General characteristics
- Class & type: Explorer-class cruise ship
- Tonnage: 55,254 GT
- Length: 223.6 m (734 ft)
- Beam: 31 m (102 ft)
- Draught: 7.02 m (23.0 ft)
- Decks: 13 total decks; 10 passenger decks;
- Installed power: 4 × MaK 8M43C Diesel generators producing 8,000 kW (11,000 hp) each; Total Installed Power: 32,000 kW (43,000 hp);
- Propulsion: 2 × 9,000 kW (12,000 hp) Wärtsilä
- Speed: Service speed: 19.4 knots (35.9 km/h; 22.3 mph); Maximum: 20.5 knots (38.0 km/h; 23.6 mph);
- Capacity: 750 passengers
- Crew: 552 crewmembers

= Seven Seas Explorer =

Cruise ship operated by Regent Seven Seas Cruises

Seven Seas Explorer is an Explorer-class cruise ship currently operated by Regent Seven Seas Cruises, a subsidiary of Norwegian Cruise Line Holdings. Debuting in 2016, she became the first new-build ship for Regent in more than a decade and the fourth largest ship to ever operate for Regent.

== History ==

=== Planning ===
On 10 July 2013, Regent Seven Seas Cruises announced it had entered into a contract with Italian shipbuilder, Fincantieri, to build a new vessel named Seven Seas Explorer. The ship was initially designed to house 738 passengers, a 5% increase in passenger capacity over existing Regent vessels at the time, and would also be 12% larger, at , providing more space per passenger. As on Seven Seas Voyager and Seven Seas Mariner, Regent intended to make Seven Seas Explorer an all-suite ship. The order for the ship reportedly cost US$450 million, with each berth costing over US$600,000, and was scheduled to debut in the summer of 2016. The debut of Seven Seas Explorer would reportedly mark an increase in Regent's capacity by up to 40%.

=== Construction ===
On 15 July 2014, Regent celebrated the steel cutting of the new ship at Fincantieri's yard in Sestri Ponente, near Genoa.

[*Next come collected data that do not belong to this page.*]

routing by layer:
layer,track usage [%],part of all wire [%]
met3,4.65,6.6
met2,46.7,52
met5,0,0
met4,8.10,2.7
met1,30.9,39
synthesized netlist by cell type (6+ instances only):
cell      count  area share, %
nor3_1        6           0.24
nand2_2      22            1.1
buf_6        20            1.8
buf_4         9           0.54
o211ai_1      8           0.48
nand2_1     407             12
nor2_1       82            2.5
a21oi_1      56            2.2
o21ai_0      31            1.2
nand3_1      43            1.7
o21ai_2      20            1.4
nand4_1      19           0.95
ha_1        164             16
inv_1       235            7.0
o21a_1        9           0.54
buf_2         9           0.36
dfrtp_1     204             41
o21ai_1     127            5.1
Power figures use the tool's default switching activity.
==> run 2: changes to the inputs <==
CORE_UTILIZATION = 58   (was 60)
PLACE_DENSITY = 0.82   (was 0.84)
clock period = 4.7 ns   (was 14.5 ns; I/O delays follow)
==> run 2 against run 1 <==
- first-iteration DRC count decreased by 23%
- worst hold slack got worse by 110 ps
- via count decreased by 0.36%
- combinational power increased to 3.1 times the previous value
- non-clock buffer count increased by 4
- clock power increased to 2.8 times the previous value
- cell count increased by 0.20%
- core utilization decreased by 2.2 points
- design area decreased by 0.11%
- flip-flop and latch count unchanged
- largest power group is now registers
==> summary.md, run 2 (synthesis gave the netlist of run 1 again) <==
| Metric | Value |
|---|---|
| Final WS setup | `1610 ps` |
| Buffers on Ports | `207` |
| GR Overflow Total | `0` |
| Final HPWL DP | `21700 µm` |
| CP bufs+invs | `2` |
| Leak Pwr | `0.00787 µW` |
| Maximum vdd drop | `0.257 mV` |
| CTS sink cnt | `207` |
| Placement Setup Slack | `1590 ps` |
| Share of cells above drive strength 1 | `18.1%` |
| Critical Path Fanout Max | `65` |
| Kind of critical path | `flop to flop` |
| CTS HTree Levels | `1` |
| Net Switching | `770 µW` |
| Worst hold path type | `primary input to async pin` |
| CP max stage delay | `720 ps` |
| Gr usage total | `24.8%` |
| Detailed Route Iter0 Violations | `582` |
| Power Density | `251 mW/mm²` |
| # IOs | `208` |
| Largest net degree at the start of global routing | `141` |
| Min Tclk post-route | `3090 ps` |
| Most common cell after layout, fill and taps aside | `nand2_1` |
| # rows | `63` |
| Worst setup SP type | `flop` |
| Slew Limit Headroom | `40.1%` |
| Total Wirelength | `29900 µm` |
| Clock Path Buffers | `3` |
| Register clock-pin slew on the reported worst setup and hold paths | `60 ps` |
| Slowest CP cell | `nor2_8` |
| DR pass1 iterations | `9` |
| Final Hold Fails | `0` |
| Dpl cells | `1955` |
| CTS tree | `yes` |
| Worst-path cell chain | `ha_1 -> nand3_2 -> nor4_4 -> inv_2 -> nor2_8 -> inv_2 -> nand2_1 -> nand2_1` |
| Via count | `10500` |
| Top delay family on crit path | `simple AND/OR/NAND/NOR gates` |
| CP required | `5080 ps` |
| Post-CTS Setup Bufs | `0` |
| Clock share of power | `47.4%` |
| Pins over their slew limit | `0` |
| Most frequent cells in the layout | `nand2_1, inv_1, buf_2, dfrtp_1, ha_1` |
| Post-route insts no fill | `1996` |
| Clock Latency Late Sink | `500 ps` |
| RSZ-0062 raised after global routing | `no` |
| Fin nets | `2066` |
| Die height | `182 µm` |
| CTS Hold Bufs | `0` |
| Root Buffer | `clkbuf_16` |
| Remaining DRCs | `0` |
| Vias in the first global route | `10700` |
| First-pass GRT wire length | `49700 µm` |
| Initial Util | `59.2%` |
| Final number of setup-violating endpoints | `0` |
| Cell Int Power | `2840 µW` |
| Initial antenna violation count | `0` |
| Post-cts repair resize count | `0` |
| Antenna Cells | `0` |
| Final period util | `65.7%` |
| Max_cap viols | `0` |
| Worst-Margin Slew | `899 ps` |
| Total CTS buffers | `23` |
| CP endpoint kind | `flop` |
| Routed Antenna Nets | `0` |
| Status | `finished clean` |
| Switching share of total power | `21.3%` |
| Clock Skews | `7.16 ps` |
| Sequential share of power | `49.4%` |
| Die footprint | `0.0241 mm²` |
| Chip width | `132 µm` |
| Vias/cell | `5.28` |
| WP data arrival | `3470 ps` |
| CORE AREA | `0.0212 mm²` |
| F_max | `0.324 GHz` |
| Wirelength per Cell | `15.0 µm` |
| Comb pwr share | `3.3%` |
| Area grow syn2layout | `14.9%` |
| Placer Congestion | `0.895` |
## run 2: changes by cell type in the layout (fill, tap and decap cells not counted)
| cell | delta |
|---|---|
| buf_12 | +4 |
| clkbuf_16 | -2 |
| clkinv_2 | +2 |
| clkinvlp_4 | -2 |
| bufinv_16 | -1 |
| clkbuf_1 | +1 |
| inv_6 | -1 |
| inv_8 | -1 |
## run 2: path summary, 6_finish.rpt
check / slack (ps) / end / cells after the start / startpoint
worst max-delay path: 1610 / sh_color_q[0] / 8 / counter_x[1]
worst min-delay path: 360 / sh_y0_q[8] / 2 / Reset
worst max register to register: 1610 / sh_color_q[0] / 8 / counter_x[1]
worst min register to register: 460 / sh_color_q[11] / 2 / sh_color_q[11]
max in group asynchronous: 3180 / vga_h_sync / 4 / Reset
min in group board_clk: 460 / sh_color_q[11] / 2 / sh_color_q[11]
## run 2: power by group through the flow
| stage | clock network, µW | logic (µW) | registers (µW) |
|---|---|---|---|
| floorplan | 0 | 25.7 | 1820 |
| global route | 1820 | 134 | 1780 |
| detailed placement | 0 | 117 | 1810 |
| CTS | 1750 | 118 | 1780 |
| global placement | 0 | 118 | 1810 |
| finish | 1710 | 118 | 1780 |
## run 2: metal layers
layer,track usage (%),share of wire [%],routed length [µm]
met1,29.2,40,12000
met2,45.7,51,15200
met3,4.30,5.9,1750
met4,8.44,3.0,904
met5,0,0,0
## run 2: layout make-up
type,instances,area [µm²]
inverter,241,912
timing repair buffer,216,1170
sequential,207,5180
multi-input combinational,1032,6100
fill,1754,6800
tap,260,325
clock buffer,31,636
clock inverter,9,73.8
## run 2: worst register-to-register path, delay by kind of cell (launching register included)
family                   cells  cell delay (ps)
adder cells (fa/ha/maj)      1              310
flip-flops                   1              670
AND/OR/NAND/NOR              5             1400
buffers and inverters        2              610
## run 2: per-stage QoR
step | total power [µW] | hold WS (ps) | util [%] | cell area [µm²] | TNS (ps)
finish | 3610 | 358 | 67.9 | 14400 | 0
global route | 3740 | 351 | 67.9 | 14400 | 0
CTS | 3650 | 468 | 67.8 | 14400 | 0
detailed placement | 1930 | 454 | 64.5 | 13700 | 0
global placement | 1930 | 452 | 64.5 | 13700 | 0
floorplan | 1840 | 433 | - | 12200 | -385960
File: config.mk
export PLATFORM = sky130hd
export DESIGN_NAME = s1_decode_stage
export DESIGN_NICKNAME = d
export VERILOG_FILES = /design/src/rtl/s1_decode_stage.sv
export SDC_FILE = /design/constraint.sdc
export NUM_CORES = 2
export LEC_CHECK = 0
export ABC_AREA = 1
export CORE_UTILIZATION = 30
export DETAILED_ROUTE_END_ITERATION = 16
export HOLD_SLACK_MARGIN = 0.02
export PLACE_DENSITY = 0.51
export SETUP_SLACK_MARGIN = 0.1
export SLEW_MARGIN = 25
export SYNTH_ARGS = -nofsm -noshare
export SYNTH_HDL_FRONTEND = slang
export SYNTH_SLANG_ARGS = --single-unit
File: constraint.sdc
create_clock -name clk -period 1.8 [get_ports clk]
set_input_delay 0.36 -clock clk [delete_from_list [all_inputs] [get_ports clk]]
set_output_delay 0.36 -clock clk [all_outputs]
set_load 0.1 [all_outputs]
File: src/rtl/s1_decode_stage.sv
// rtl/s1_decode_stage.sv - stage-1 decode, 32-entry register file with write-through, stage-2 bundle register
// Stalls fetch for one cycle on a read-after-write against the instruction sitting in stage 2.
module s1_decode_stage #(
  parameter int DATA_W = 32,
  parameter int REG_AW = 5
) (
  input  logic              clk,
  input  logic              rst_n,
  input  logic [31:0]       S1_Instr,
  input  logic              S1_Valid,
  input  logic              Flush,
  input  logic              S3_WriteEnable,
  input  logic [REG_AW-1:0] S3_WriteSelect,
  input  logic [DATA_W-1:0] S3_WriteData,
  output logic              Stall,
  output logic [2:0]        S2_ALUOp,
  output logic [DATA_W-1:0] S2_ReadData1,
  output logic [DATA_W-1:0] S2_ReadData2,
  output logic [DATA_W-1:0] S2_Imm,
  output logic              S2_DataSrc,
  output logic [REG_AW-1:0] S2_WriteSelect,
  output logic              S2_WriteEnable
);

  localparam int NREG = 1 << REG_AW;

  logic [DATA_W-1:0] rf [NREG];

  logic              is_alu;
  logic              data_src;
  logic [2:0]        alu_op;
  logic [REG_AW-1:0] rd;
  logic [REG_AW-1:0] rs1;
  logic [REG_AW-1:0] rs2;
  logic [DATA_W-1:0] imm_ext;
  logic              uses_rs2;
  logic              hazard;
  logic              bubble;
  logic [DATA_W-1:0] read_data1;
  logic [DATA_W-1:0] read_data2;

  assign is_alu   = (S1_Instr[31:30] == 2'b01);
  assign data_src = S1_Instr[29];
  assign alu_op   = S1_Instr[28:26];
  assign rd       = S1_Instr[21 +: REG_AW];
  assign rs1      = S1_Instr[16 +: REG_AW];
  assign rs2      = S1_Instr[11 +: REG_AW];
  assign imm_ext  = {{(DATA_W-16){S1_Instr[15]}}, S1_Instr[15:0]};

  // not (000) and mov (001) are unary, so rs2 only matters for binary register-register ops
  assign uses_rs2 = !data_src && (alu_op != 3'b000) && (alu_op != 3'b001);

  assign hazard = S2_WriteEnable && (S2_WriteSelect != '0) &&
                  ((S2_WriteSelect == rs1) || (uses_rs2 && (S2_WriteSelect == rs2)));

  assign Stall  = S1_Valid && is_alu && hazard;
  assign bubble = Flush || Stall || !S1_Valid || !is_alu;

  always_ff @(posedge clk or negedge rst_n) begin
    if (!rst_n) begin
      for (int i = 0; i < NREG; i++) begin
        rf[i] <= '0;
      end
    end else if (S3_WriteEnable && (S3_WriteSelect != '0)) begin
      rf[S3_WriteSelect] <= S3_WriteData;
    end
  end

  // Write-through: a same-cycle writeback wins over the stale entry so distance-2 hazards need no stall
  always_comb begin
    read_data1 = rf[rs1];
    if (rs1 == '0) begin
      read_data1 = '0;
    end else if (S3_WriteEnable && (S3_WriteSelect == rs1)) begin
      read_data1 = S3_WriteData;
    end
  end

  always_comb begin
    read_data2 = rf[rs2];
    if (rs2 == '0) begin
      read_data2 = '0;
    end else if (S3_WriteEnable && (S3_WriteSelect == rs2)) begin
      read_data2 = S3_WriteData;
    end
  end

  always_ff @(posedge clk or negedge rst_n) begin
    if (!rst_n) begin
      S2_ALUOp       <= '0;
      S2_ReadData1   <= '0;
      S2_ReadData2   <= '0;
      S2_Imm         <= '0;
      S2_DataSrc     <= 1'b0;
      S2_WriteSelect <= '0;
      S2_WriteEnable <= 1'b0;
    end else if (bubble) begin
      S2_ALUOp       <= '0;
      S2_ReadData1   <= '0;
      S2_ReadData2   <= '0;
      S2_Imm         <= '0;
      S2_DataSrc     <= 1'b0;
      S2_WriteSelect <= '0;
      S2_WriteEnable <= 1'b0;
    end else begin
      S2_ALUOp       <= alu_op;
      S2_ReadData1   <= read_data1;
      S2_ReadData2   <= read_data2;
      S2_Imm         <= imm_ext;
      S2_DataSrc     <= data_src;
      S2_WriteSelect <= rd;
      S2_WriteEnable <= (rd != '0);
    end
  end

endmodule

## Word level (Yosys, flattened, before mapping)

Index checks and enable logic that the tools add are counted.

- Register bits after elaboration: 1130
- Logic and storage cells: 96

- Magnitude comparators: 4
- Eq/ne operators: 6
- Muxes and demuxes: 20
- Bitwise logic cells: 3
- Reduce and logical (&&, ||, !) cells: 24

Operator list:

| cell | number |
|---|---|
| $bwmux 1024 | 1 |
| $mux 32 | 12 |
| $bmux 32 s5 | 2 |
| $demux 32 s5 | 1 |
| $eq 5x5->1 | 4 |
| $ge 6x6->1 const B | 3 |
| $not 5->6 | 3 |
| $reduce_bool 5->1 | 3 |
| $logic_and 1x1->1 | 11 |
| $logic_not 5->1 | 2 |
| $lt 6x1->1 const B | 1 |
| $mux 5 | 1 |
| $logic_or 1x1->1 | 4 |
| $logic_not 1->1 | 3 |
| $mux 3 | 1 |
| $ne 3x1->1 const B | 1 |
| $reduce_bool 3->1 | 1 |
| $eq 2x1->1 const B | 1 |
| $mux 1 | 2 |

## Depth between registers and ports, before layout

- Depth after elaboration: 11
- Mapped depth: 14
- Depth with buffers taken out: 11

## Worst setup path before layout

Ideal clock, no wire load.

- Path kind: reg-to-output
- Start point: reg S2_WriteSelect[1]
- End point: out Stall
- Arrival time: 2975 ps
- Setup slack: -1535 ps
- Cell stages (with the launch flop): 10
- Path through: dfrtp_1 -> inv_1 -> nand2_1 -> nand2_1 -> nor2_1 -> nand3_1 -> nand2_1 -> nand2_1 -> clkbuf_1 -> nor2_1

- Longest elaborated chain between the ends: 5
- Elaborated cells between the ends (all ways): 8

Ends and longest elaborated chain:

| item | RTL line | source |
|---|---|---|
| from (decl) | 21 | `output logic [REG_AW-1:0] S2_WriteSelect,` |
| from (signal assigned) | 111 | `S2_WriteSelect <= rd;` |
| $eq 5x5->1 | 54 | `((S2_WriteSelect == rs1) \|\| (uses_rs2 && (S2_WriteSelect == rs2)));` |
| $logic_and 1x1->1 | 54 |  |
| $logic_or 1x1->1 | 54 |  |
| $logic_and 1x1->1 (*) | 53 | `assign hazard = S2_WriteEnable && (S2_WriteSelect != '0) &&` |
| $logic_and 1x1->1 (*) | 56 | `assign Stall = S1_Valid && is_alu && hazard;` |
| to (decl) | 15 | `output logic Stall,` |

Every way passes the cells marked *; elsewhere a longest branch is shown, timed or not.

## Final worst setup path

- Start point: reg S2_WriteSelect[4]
- End point: out Stall

The elaborated chain is that of the path after synthesis.
## config.mk

```make
export PLATFORM = sky130hd
export DESIGN_NAME = barrel_shifter_pipe
export DESIGN_NICKNAME = d
export VERILOG_FILES = /design/src/rtl/barrel_shifter_pipe.sv
export SDC_FILE = /design/constraint.sdc
export NUM_CORES = 1
export LEC_CHECK = 0
export CORE_MARGIN = 2
export CORE_UTILIZATION = 55
export CTS_CLUSTER_SIZE = 14
export DETAILED_ROUTE_END_ITERATION = 16
export PLACE_DENSITY = 0.89
export SYNTH_ARGS = -nofsm -noshare
export SYNTH_HDL_FRONTEND = slang
export SYNTH_SLANG_ARGS = --single-unit
```

## constraint.sdc

```tcl
create_clock -name clk -period 1.6 [get_ports clk]
set_input_delay 0.32 -clock clk [delete_from_list [all_inputs] [get_ports clk]]
set_output_delay 0.32 -clock clk [all_outputs]
set_load 0.005 [all_outputs]
```

## src/rtl/barrel_shifter_pipe.sv

```systemverilog
// Pipelined barrel shifter (SLL/SRL/SRA/ROL), one log2 stage per register, valid/ready with global stall.
// Optional carry/zero flags built only when BSHIFT_FLAGS_EN is defined.
module barrel_shifter_pipe #(
    parameter  int unsigned WIDTH = 16,
    localparam int unsigned SHW   = $clog2(WIDTH)
) (
    input  logic             clk,
    input  logic             rst_n,
    input  logic             in_valid,
    output logic             in_ready,
    input  logic [WIDTH-1:0] in_data,
    input  logic [SHW-1:0]   in_shamt,
    input  logic [1:0]       in_op,
    output logic             out_valid,
    input  logic             out_ready,
    output logic [WIDTH-1:0] out_data,
    output logic             out_carry,
    output logic             out_zero
);

    localparam logic [1:0] OP_SLL = 2'b00;
    localparam logic [1:0] OP_SRL = 2'b01;
    localparam logic [1:0] OP_SRA = 2'b10;

    logic             r_valid [SHW];
    logic [WIDTH-1:0] r_data  [SHW];
    logic [1:0]       r_op    [SHW];
    logic [SHW-1:0]   r_shamt [SHW];

    logic             w_vin  [SHW];
    logic [WIDTH-1:0] w_din  [SHW];
    logic [1:0]       w_op   [SHW];
    logic [SHW-1:0]   w_sh   [SHW];
    logic [WIDTH-1:0] w_sft  [SHW];
    logic [WIDTH-1:0] w_dout [SHW];
    logic             w_stall;

    assign w_stall   = r_valid[SHW-1] & ~out_ready;
    assign in_ready  = ~w_stall;
    assign out_valid = r_valid[SHW-1];
    assign out_data  = r_data[SHW-1];

    // Stage k shifts by 2^k when its shamt bit k is set
    always_comb begin
        w_vin[0] = in_valid;
        w_din[0] = in_data;
        w_op[0]  = in_op;
        w_sh[0]  = in_shamt;
        for (int k = 1; k < SHW; k++) begin
            w_vin[k] = r_valid[k-1];
            w_din[k] = r_data[k-1];
            w_op[k]  = r_op[k-1];
            w_sh[k]  = r_shamt[k-1];
        end
        for (int k = 0; k < SHW; k++) begin
            case (w_op[k])
                OP_SLL:  w_sft[k] = w_din[k] << (1 << k);
                OP_SRL:  w_sft[k] = w_din[k] >> (1 << k);
                OP_SRA:  w_sft[k] = WIDTH'($signed(w_din[k]) >>> (1 << k));
                default: w_sft[k] = (w_din[k] << (1 << k)) | (w_din[k] >> (WIDTH - (1 << k)));
            endcase
            w_dout[k] = w_sh[k][k] ? w_sft[k] : w_din[k];
        end
    end

    // All stages advance together unless the output is back-pressured
    always_ff @(posedge clk or negedge rst_n) begin
        if (!rst_n) begin
            for (int k = 0; k < SHW; k++) begin
                r_valid[k] <= 1'b0;
                r_data[k]  <= '0;
                r_op[k]    <= '0;
                r_shamt[k] <= '0;
            end
        end else if (!w_stall) begin
            for (int k = 0; k < SHW; k++) begin
                r_valid[k] <= w_vin[k];
                r_data[k]  <= w_dout[k];
                r_op[k]    <= w_op[k];
                r_shamt[k] <= w_sh[k];
            end
        end
    end

`ifdef BSHIFT_FLAGS_EN
    logic r_carry [SHW];
    logic w_cin   [SHW];
    logic w_cout  [SHW];
    logic r_zero;

    // Carry is the last bit leaving each shifting stage; non-shifting stages keep it
    always_comb begin
        w_cin[0] = 1'b0;
        for (int k = 1; k < SHW; k++) begin
            w_cin[k] = r_carry[k-1];
        end
        for (int k = 0; k < SHW; k++) begin
            if (!w_sh[k][k]) begin
                w_cout[k] = w_cin[k];
            end else if (w_op[k] == OP_SRL || w_op[k] == OP_SRA) begin
                w_cout[k] = w_din[k][(1 << k) - 1];
            end else begin
                w_cout[k] = w_din[k][WIDTH - (1 << k)];
            end
        end
    end

    always_ff @(posedge clk or negedge rst_n) begin
        if (!rst_n) begin
            for (int k = 0; k < SHW; k++) begin
                r_carry[k] <= 1'b0;
            end
            r_zero <= 1'b0;
        end else if (!w_stall) begin
            for (int k = 0; k < SHW; k++) begin
                r_carry[k] <= w_cout[k];
            end
            r_zero <= (w_dout[SHW-1] == '0);
        end
    end

    assign out_carry = r_carry[SHW-1];
    assign out_zero  = r_zero;
`else
    assign out_carry = 1'b0;
    assign out_zero  = 1'b0;
`endif

endmodule

```

# Word-level counts from Yosys, hierarchy flattened
# Index checks and enable logic that the tools add are counted.
dict set report totals {
  wordCells 41
  out_inout_bits 20
  in_bits 26
  ff_bits 86
}
dict set report classes {
  n_reduce_logical 4
  bitwise_logic 7
  n_eq_ne 8
  mux 8
}
# cell n
set op_table {}
lappend op_table {{16-bit case mux with 3 select lines} 4}
lappend op_table {{16-bit two-way mux} 4}
lappend op_table {{16-bit by 1-bit OR with 16-bit output} 1}
lappend op_table {{16-bit by 2-bit OR with 16-bit output} 1}
lappend op_table {{16-bit by 4-bit OR with 16-bit output} 1}
lappend op_table {{16-bit by 8-bit OR with 16-bit output} 1}
lappend op_table {{2-bit by 1-bit == test with 1-bit output, second input constant} 4}
lappend op_table {{2-bit == test, second input constant} 4}
lappend op_table {{2-bit zero test} 4}
lappend op_table {{1-bit NOT} 2}
lappend op_table {{1-bit AND} 1}

# Longest topological paths before layout
# Gate-level depths: netlist of the first run.
dict set report depth {
  ltp_word 3
  ltp_mapped 7
  depth_no_buf 5
}

# Least setup slack after synthesis of the first run
# No wires, ideal clock.
dict set report synth_timing {
  kind {register to register}
  startpoint {register r_op[4] (netlist name)}
  endpoint {register r_data[19] (netlist name)}
  arrival_time_ns 1.359
  path_stages_with_launch 6
  setup_time_ns 0.118
  t_required_ns 1.482
  slack_ns 0.123
  period_less_slack_ns 1.477
  path_buffers 1
  path_cell_list {dfrtp_1 > buf_2 > mux2_1 > a22oi_1 > a21oi_1 > a21o_1}
}
dict set report synth_between {
  elab_chain_len 3
}
# item line_no
set synth_rtl {}
lappend synth_rtl {{start: declaration} 27} ;# logic [1:0] r_op [SHW];
lappend synth_rtl {{start signal: indexed assignment} 79} ;# r_op[k] <= w_op[k];
lappend synth_rtl {{2-bit == test (tied with other cells)} 56} ;# case (w_op[k])
lappend synth_rtl {{16-bit case mux with 3 select lines (*)} 56}
lappend synth_rtl {{16-bit two-way mux (*)} 62} ;# w_dout[k] = w_sh[k][k] ? w_sft[k] : w_din[k];
lappend synth_rtl {{end signal: indexed assignment} 78} ;# r_data[k] <= w_dout[k];
lappend synth_rtl {{end: declaration} 26} ;# logic [WIDTH-1:0] r_data [SHW];
# Every way passes the cells marked *; elsewhere a longest branch is shown, timed or not.
# A chain may end at the register's enable or synchronous reset.

# Worst setup path after layout of the first run
dict set report layout_timing {
  startpoint {register r_data, in the netlist out_data[3]}
  endpoint {output port out_data[3]}
}
# item line_no
set layout_rtl {}
lappend layout_rtl {{end: declaration} 16} ;# output logic [WIDTH-1:0] out_data,
# No word-level cell between the ends.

On 21 January 2015, a coin ceremony was performed for the laying of the ship's keel. Three different coins were welded into the keel: a 1921 Peace dollar, a 1959 Italian lira, and a commemorative coin minted for the ceremony.

On 30 October 2015, Seven Seas Explorer floated out from the dry dock at the shipyard following completion of her exterior outfitting. The remainder of the construction was completed with the ship in wet dock.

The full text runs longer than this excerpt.